I used petrus. I makes edge orientation a lot easier.

Edit:


----------



## Stefan (Apr 24, 2011)

qqwref said:


> My hands are tired. Also, this is probably the most Z perms I've ever done in one day



Same here, same here.



qqwref said:


> best time: 39.38 :O


Whoa... lucky, but also very well done. Awesome time. You didn't maybe get it on video?



qqwref said:


> 0.406 *Zps*



Lol... anybody interested in FZC?


----------



## qqwref (Apr 24, 2011)

Stefan said:


> Whoa... lucky, but also very well done. Awesome time. You didn't maybe get it on video?


Nope, I very rarely record cubing these days.


----------



## ilikecubing (Apr 24, 2011)

How are you guys able to solve with only Z perms. It doesn't affect corners,right?

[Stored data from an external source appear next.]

===== config.mk =====
export PLATFORM = sky130hd
export DESIGN_NAME = fetch_ctrl_flat
export DESIGN_NICKNAME = d
export VERILOG_FILES = /design/src/rtl/fetch_pkg.sv /design/src/rtl/fetch_ctrl_if.sv /design/src/rtl/fetch_hold_buf.sv /design/src/rtl/fetch_ctrl.sv /design/src/flat_wrapper.sv
export SDC_FILE = /design/constraint.sdc
export NUM_CORES = 1
export LEC_CHECK = 0
export BUFFER_PORTS_ARGS = -buffer_cell sky130_fd_sc_hd__buf_2
export CORE_MARGIN = 5
export CORE_UTILIZATION = 48
export CTS_CLUSTER_SIZE = 10
export DETAILED_ROUTE_END_ITERATION = 6
export GPL_ROUTABILITY_DRIVEN = 0
export PLACE_DENSITY = 0.74
export SETUP_SLACK_MARGIN = 0.05
export SLEW_MARGIN = 20
export SYNTH_ARGS = -nofsm -noshare
export SYNTH_HDL_FRONTEND = slang
export SYNTH_SLANG_ARGS = --single-unit
export TNS_END_PERCENT = 10

===== constraint.sdc =====
create_clock -name clk -period 12.2 [get_ports clk]
set_clock_uncertainty 0.15 [all_clocks]
set_input_delay 1.22 -clock clk [delete_from_list [all_inputs] [get_ports clk]]
set_output_delay 1.22 -clock clk [all_outputs]
set_load 0.01 [all_outputs]

===== src/rtl/fetch_pkg.sv =====
// ---------------------------------------------------------------------------
// fetch_pkg
// Shared types and constants for the IF-stage fetch controller.
//   fetch_state_e : sequencer states (IDLE, RUN, DRAIN, HALT)
//   PC_STEP       : byte increment between sequential instructions
//   NOP           : instruction value presented when nothing is valid
//   word_index()  : byte PC -> instruction memory word index
// ---------------------------------------------------------------------------
package fetch_pkg;

  typedef enum logic [1:0] {
    IDLE  = 2'd0,
    RUN   = 2'd1,
    DRAIN = 2'd2,
    HALT  = 2'd3
  } fetch_state_e;

  localparam logic [31:0] PC_STEP = 32'd4;
  localparam logic [31:0] NOP     = 32'h0000_0000;

  function automatic logic [31:0] word_index(input logic [31:0] pc);
    return {2'b00, pc[31:2]};
  endfunction

endpackage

EDIT : My Bad I tried to scramble using Z perms and saw that it does affect corners if you make rotations,sorry.


----------



## uberCuber (Apr 24, 2011)

ilikecubing, Stefan has a list of 50 scrambles in the original post that do not affect corners. Pure Z perms do not affect corners no matter how much you rotate the cube.


----------



## clincr (Apr 24, 2011)

ilikecubing said:


> How are you guys able to solve with only Z perms. It doesn't affect corners,right?
> 
> EDIT : My Bad I tried to scramble using Z perms and saw that * it does affect corners of you make rotations *,sorry.


 
no. Z perms only affect edges, no matter the orientation of the cube. Also, look at the scrambles in the OP.


----------



## ilikecubing (Apr 25, 2011)

uberCuber said:


> ilikecubing, Stefan has a list of 50 scrambles in the original post that do not affect corners.


 
OOps Ok,I didn't see them


----------



## Stefan (Apr 25, 2011)

And if someone is crazy enough to need more scrambles, let me know and I'll compute more.


----------



## Julian (Apr 25, 2011)

33.12 single.








...for cross


----------



## amostay2004 (Apr 25, 2011)

Stefan said:


> And if someone is crazy enough to need more scrambles, let me know and I'll compute more.


 
You can always get them from Prisma Timer's edges-only scrambles


----------



## riffz (Apr 25, 2011)

Kirjava said:


> That is actually two seperate Z perms.
> 
> M2UM2U' E2ME2M M'E2M'E2 D'M2DM2
> 
> I'm not allowed to cancel moves?


 
I lol'd.


----------



## Hyprul 9-ty2 (Apr 25, 2011)

9:34.48 for the F2L.
Now I'm stuck with some ELL and I have no idea how to do it.


----------



## Sa967St (Apr 25, 2011)

4:02.64 using reduction so that it was solvable using half turns. I got really lucky, I don't think I'm gonna try this again.


----------



## Stefan (Apr 25, 2011)

amostay2004 said:


> You can always get them from Prisma Timer's edges-only scrambles


 
Ah, that's much better then, having them in a timer already. I know PPT does a lot, I just didn't think of it cause I'm still using CCT.


----------



## Tim Major (Apr 25, 2011)

A sim would be cool. Scrambles edges only. The controls? Hi-games rotations, with space for Z-perm


----------



## Stefan (Apr 25, 2011)

Tim Major said:


> with space for Z-perm



Ooh, yeah... left space for left Z, right space for right Z!


----------



## Zubon (Apr 25, 2011)

Doing this makes me realize just how inconsistent my Z perms are. In 2 out of 3 solves I screw the alg and have to start again.


----------



## FatBoyXPC (Apr 25, 2011)

Stefan said:


> Ooh, yeah... left space for left Z, right space for right Z!


 
I'm guessing you said this because you use one of those split keyboards (I think I recall seeing it in one of your videos)? Do you know if the different spaces actually send different codes?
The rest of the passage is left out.